- **WORK ORDER**: Show all lines below holding the string "receiver".

- **RECORDS TO PROCESS**:
<file path="src/hw/scan_settings.svh">
// build-time sizes for the UART pattern scanner: character width, pattern, info and baud
`ifndef SCAN_SETTINGS_SVH
`define SCAN_SETTINGS_SVH

// bits per received character
`define CHAR_BITS 8

// number of characters in the searched pattern
`define PATTERN_SIZE 10

// info characters handed out after a full match
`define INFO_SIZE 2

// clock cycles per serial bit, small so simulation stays short
`define CLKS_PER_BIT 4

`define APB_ADDR_BITS 8

`endif

</file>
<file path="src/hw/scan_pkg.sv">
// pattern scan types: match index, info count, scan states, register map
`default_nettype none

`include "scan_settings.svh"

package scan_pkg;

    // holds 0 .. PATTERN_SIZE-1
    typedef logic [$clog2(`PATTERN_SIZE)-1:0] pat_idx_t;

    // holds 0 .. INFO_SIZE
    typedef logic [$clog2(`INFO_SIZE + 1)-1:0] info_cnt_t;

    typedef enum logic [1:0] {SCAN_MATCH, SCAN_INFO, SCAN_DONE} scan_state_t;

    // pattern entry i sits at ADDR_PATTERN + 4*i
    typedef enum logic [`APB_ADDR_BITS-1:0] {
        ADDR_CTRL    = 'h00,
        ADDR_STATUS  = 'h04,
        ADDR_PATTERN = 'h10
    } reg_addr_t;

endpackage

`default_nettype wire

</file>
<file path="src/hw/uart_pkg.sv">
// uart receiver types: character, baud and bit counters, receiver states
`default_nettype none

`include "scan_settings.svh"

package uart_pkg;

    typedef logic [`CHAR_BITS-1:0] char_t;

    // counts clocks within one bit period
    typedef logic [$clog2(`CLKS_PER_BIT)-1:0] baud_cnt_t;
    typedef logic [$clog2(`CHAR_BITS)-1:0] bit_idx_t;

    typedef enum logic [1:0] {RX_IDLE, RX_START, RX_DATA, RX_STOP} rx_state_t;

endpackage

`default_nettype wire

</file>
<file path="src/hw/pattern_cfg_if.sv">
// pattern_cfg_if: pattern writes, readback, control and status between regs and searcher
`timescale 1ns/1ns
`default_nettype none

interface pattern_cfg_if;
    import uart_pkg::*;
    import scan_pkg::*;

    logic        pat_wr;
    pat_idx_t    pat_index;
    char_t       pat_wdata;
    logic        scan_enable;
    logic        rearm;
    char_t       pat_rdata;
    scan_state_t state;
    info_cnt_t   info_count;

    modport regs (
        output pat_wr, pat_index, pat_wdata, scan_enable, rearm,
        input  pat_rdata, state, info_count
    );

    modport search (
        input  pat_wr, pat_index, pat_wdata, scan_enable, rearm,
        output pat_rdata, state, info_count
    );

endinterface

`default_nettype wire

</file>
<file path="src/hw/pattern_apb_regs.sv">
// pattern_apb_regs: APB slave with control, status and pattern registers
`timescale 1ns/1ns
`default_nettype none

`include "scan_settings.svh"

module pattern_apb_regs (
    input  logic                      clk,
    input  logic                      rst,
    input  logic                      psel,
    input  logic                      penable,
    input  logic                      pwrite,
    input  logic [`APB_ADDR_BITS-1:0] paddr,
    input  logic [31:0]               pwdata,
    output logic [31:0]               prdata,
    output logic                      pready,
    output logic                      pslverr,
    input  logic                      frame_err,
    pattern_cfg_if.regs               cfg
);
    import scan_pkg::*;

    localparam logic [`APB_ADDR_BITS-3:0] PAT_WORDS = (`APB_ADDR_BITS - 2)'(`PATTERN_SIZE);

    logic                      access;
    logic                      wr_en;
    logic                      sel_ctrl;
    logic                      sel_status;
    logic                      sel_pat;
    logic [`APB_ADDR_BITS-1:0] pat_offset;
    logic [`APB_ADDR_BITS-3:0] pat_word;
    logic                      scan_enable;
    logic                      frame_flag;
    logic [3:0]                count_field;

    assign access = psel && penable;
    assign wr_en  = access && pwrite;

    // address decode
    assign pat_offset = paddr - ADDR_PATTERN;
    assign pat_word   = pat_offset[`APB_ADDR_BITS-1:2];
    assign sel_ctrl   = (paddr == ADDR_CTRL);
    assign sel_status = (paddr == ADDR_STATUS);
    assign sel_pat    = (paddr >= ADDR_PATTERN) && (pat_offset[1:0] == 2'b00)
                        && (pat_word < PAT_WORDS);

    assign pready  = access;
    assign pslverr = access && !(sel_ctrl || sel_status || sel_pat);

    assign cfg.pat_wr      = wr_en && sel_pat;
    assign cfg.pat_index   = pat_idx_t'(pat_word);
    assign cfg.pat_wdata   = pwdata[`CHAR_BITS-1:0];
    assign cfg.rearm       = wr_en && sel_ctrl && pwdata[1];
    assign cfg.scan_enable = scan_enable;

    always_ff @(posedge clk) begin
        if (rst) begin
            scan_enable <= 1'b0;
            frame_flag  <= 1'b0;
        end else begin
            if (wr_en && sel_ctrl) begin
                scan_enable <= pwdata[0];
            end
            // a new framing error wins over a rearm in the same cycle
            if (frame_err) begin
                frame_flag <= 1'b1;
            end else if (cfg.rearm) begin
                frame_flag <= 1'b0;
            end
        end
    end

    assign count_field = 4'(cfg.info_count);

    always_comb begin
        prdata = '0;
        if (sel_ctrl) begin
            prdata[0] = scan_enable;
        end else if (sel_status) begin
            prdata[7:0] = {count_field, 1'b0, frame_flag,
                           cfg.state == SCAN_DONE, cfg.state != SCAN_MATCH};
        end else if (sel_pat) begin
            prdata[`CHAR_BITS-1:0] = cfg.pat_rdata;
        end
    end

endmodule

`default_nettype wire

</file>
<file path="src/hw/pattern_search.sv">
// pattern_search: pattern memory, match state machine and info byte capture
`timescale 1ns/1ns
`default_nettype none

`include "scan_settings.svh"

module pattern_search (
    input  logic            clk,
    input  logic            rst,
    input  uart_pkg::char_t char_data,
    input  logic            char_valid,
    pattern_cfg_if.search   cfg,
    output uart_pkg::char_t info_data,
    output logic            info_valid
);
    import uart_pkg::*;
    import scan_pkg::*;

    localparam pat_idx_t  LAST_IDX  = pat_idx_t'(`PATTERN_SIZE - 1);
    localparam info_cnt_t LAST_INFO = info_cnt_t'(`INFO_SIZE - 1);

    char_t       pattern [`PATTERN_SIZE];
    pat_idx_t    match_idx;
    info_cnt_t   info_cnt;
    scan_state_t state;
    logic        char_take;
    logic        char_hit;
    logic        first_hit;

    always_ff @(posedge clk) begin
        if (rst) begin
            pattern <= '{default: '0};
        end else if (cfg.pat_wr) begin
            pattern[cfg.pat_index] <= cfg.pat_wdata;
        end
    end

    // indexes past the pattern read as zero
    assign cfg.pat_rdata = (cfg.pat_index <= LAST_IDX) ? pattern[cfg.pat_index] : '0;

    assign char_take = char_valid && cfg.scan_enable;
    assign char_hit  = (char_data == pattern[match_idx]);
    assign first_hit = (char_data == pattern[0]);

    always_ff @(posedge clk) begin
        if (rst) begin
            state      <= SCAN_MATCH;
            match_idx  <= '0;
            info_cnt   <= '0;
            info_valid <= 1'b0;
        end else begin
            info_valid <= 1'b0;
            if (cfg.rearm) begin
                state     <= SCAN_MATCH;
                match_idx <= '0;
                info_cnt  <= '0;
            end else if (char_take) begin
                case (state)
                    SCAN_MATCH: begin
                        if (char_hit && match_idx == LAST_IDX) begin
                            state     <= SCAN_INFO;
                            match_idx <= '0;
                        end else if (char_hit) begin
                            match_idx <= match_idx + 1'b1;
                        end else begin
                            // the breaking character may itself start a new match
                            match_idx <= first_hit ? pat_idx_t'(1) : '0;
                        end
                    end
                    SCAN_INFO: begin
                        info_valid <= 1'b1;
                        info_cnt   <= info_cnt + 1'b1;
                        if (info_cnt == LAST_INFO) begin
                            state <= SCAN_DONE;
                        end
                    end
                    default: ;
                endcase
            end
        end
    end

    always_ff @(posedge clk) begin
        if (char_take && state == SCAN_INFO) begin
            info_data <= char_data;
        end
    end

    assign cfg.state      = state;
    assign cfg.info_count = info_cnt;

endmodule

`default_nettype wire

</file>
<file path="src/hw/pattern_top.sv">
// pattern_top: uart receiver, pattern searcher and APB register block
`timescale 1ns/1ns
`default_nettype none

`include "scan_settings.svh"

module pattern_top (
    input  logic                      clk,
    input  logic                      rst,
    input  logic                      psel,
    input  logic                      penable,
    input  logic                      pwrite,
    input  logic [`APB_ADDR_BITS-1:0] paddr,
    input  logic [31:0]               pwdata,
    output logic [31:0]               prdata,
    output logic                      pready,
    output logic                      pslverr,
    input  logic                      rx,
    output uart_pkg::char_t           info_data,
    output logic                      info_valid
);
    import uart_pkg::*;

    char_t char_data;
    logic  char_valid;
    logic  frame_err;

    pattern_cfg_if cfg_if ();

    uart_rx u_rx (
        .clk        (clk),
        .rst        (rst),
        .rx         (rx),
        .char_data  (char_data),
        .char_valid (char_valid),
        .frame_err  (frame_err)
    );

    pattern_search u_search (
        .clk        (clk),
        .rst        (rst),
        .char_data  (char_data),
        .char_valid (char_valid),
        .cfg        (cfg_if.search),
        .info_data  (info_data),
        .info_valid (info_valid)
    );

    pattern_apb_regs u_regs (
        .clk       (clk),
        .rst       (rst),
        .psel      (psel),
        .penable   (penable),
        .pwrite    (pwrite),
        .paddr     (paddr),
        .pwdata    (pwdata),
        .prdata    (prdata),
        .pready    (pready),
        .pslverr   (pslverr),
        .frame_err (frame_err),
        .cfg       (cfg_if.regs)
    );

endmodule

`default_nettype wire

</file>
<file path="src/hw/uart_rx.sv">
// uart_rx: oversampling 8N1 receiver with character strobe and framing error
`timescale 1ns/1ns
`default_nettype none

`include "scan_settings.svh"

module uart_rx (
    input  logic            clk,
    input  logic            rst,
    input  logic            rx,
    output uart_pkg::char_t char_data,
    output logic            char_valid,
    output logic            frame_err
);
    import uart_pkg::*;

    localparam baud_cnt_t HALF_BIT = baud_cnt_t'(`CLKS_PER_BIT / 2 - 1);
    localparam baud_cnt_t FULL_BIT = baud_cnt_t'(`CLKS_PER_BIT - 1);
    localparam bit_idx_t  LAST_BIT = bit_idx_t'(`CHAR_BITS - 1);

    logic      rx_meta;
    logic      rx_sync;
    rx_state_t state;
    baud_cnt_t clk_cnt;
    bit_idx_t  bit_idx;
    char_t     shift_reg;
    logic      sample_data;

    // two-flop synchronizer, line idles high
    always_ff @(posedge clk) begin
        if (rst) begin
            rx_meta <= 1'b1;
            rx_sync <= 1'b1;
        end else begin
            rx_meta <= rx;
            rx_sync <= rx_meta;
        end
    end

    assign sample_data = (state == RX_DATA) && (clk_cnt == FULL_BIT);

    always_ff @(posedge clk) begin
        if (rst) begin
            state      <= RX_IDLE;
            clk_cnt    <= '0;
            bit_idx    <= '0;
            char_valid <= 1'b0;
            frame_err  <= 1'b0;
        end else begin
            char_valid <= 1'b0;
            frame_err  <= 1'b0;
            case (state)
                RX_IDLE: begin
                    clk_cnt <= '0;
                    if (!rx_sync) begin
                        state <= RX_START;
                    end
                end
                RX_START: begin
                    if (clk_cnt == HALF_BIT) begin
                        clk_cnt <= '0;
                        bit_idx <= '0;
                        // a start bit gone high by mid-bit was a glitch
                        state   <= rx_sync ? RX_IDLE : RX_DATA;
                    end else begin
                        clk_cnt <= clk_cnt + 1'b1;
                    end
                end
                RX_DATA: begin
                    if (clk_cnt == FULL_BIT) begin
                        clk_cnt <= '0;
                        bit_idx <= bit_idx + 1'b1;
                        if (bit_idx == LAST_BIT) begin
                            state <= RX_STOP;
                        end
                    end else begin
                        clk_cnt <= clk_cnt + 1'b1;
                    end
                end
                RX_STOP: begin
                    if (clk_cnt == FULL_BIT) begin
                        clk_cnt    <= '0;
                        char_valid <= rx_sync;
                        frame_err  <= !rx_sync;
                        state      <= RX_IDLE;
                    end else begin
                        clk_cnt <= clk_cnt + 1'b1;
                    end
                end
                default: state <= RX_IDLE;
            endcase
        end
    end

    // lsb arrives first, so shift in from the top
    always_ff @(posedge clk) begin
        if (sample_data) begin
            shift_reg <= {rx_sync, shift_reg[`CHAR_BITS-1:1]};
        end
    end

    assign char_data = shift_reg;

endmodule

`default_nettype wire

</file>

- **COMPLETED TASK**:
// uart receiver types: character, baud and bit counters, receiver states
// pattern_top: uart receiver, pattern searcher and APB register block
// uart_rx: oversampling 8N1 receiver with character strobe and framing error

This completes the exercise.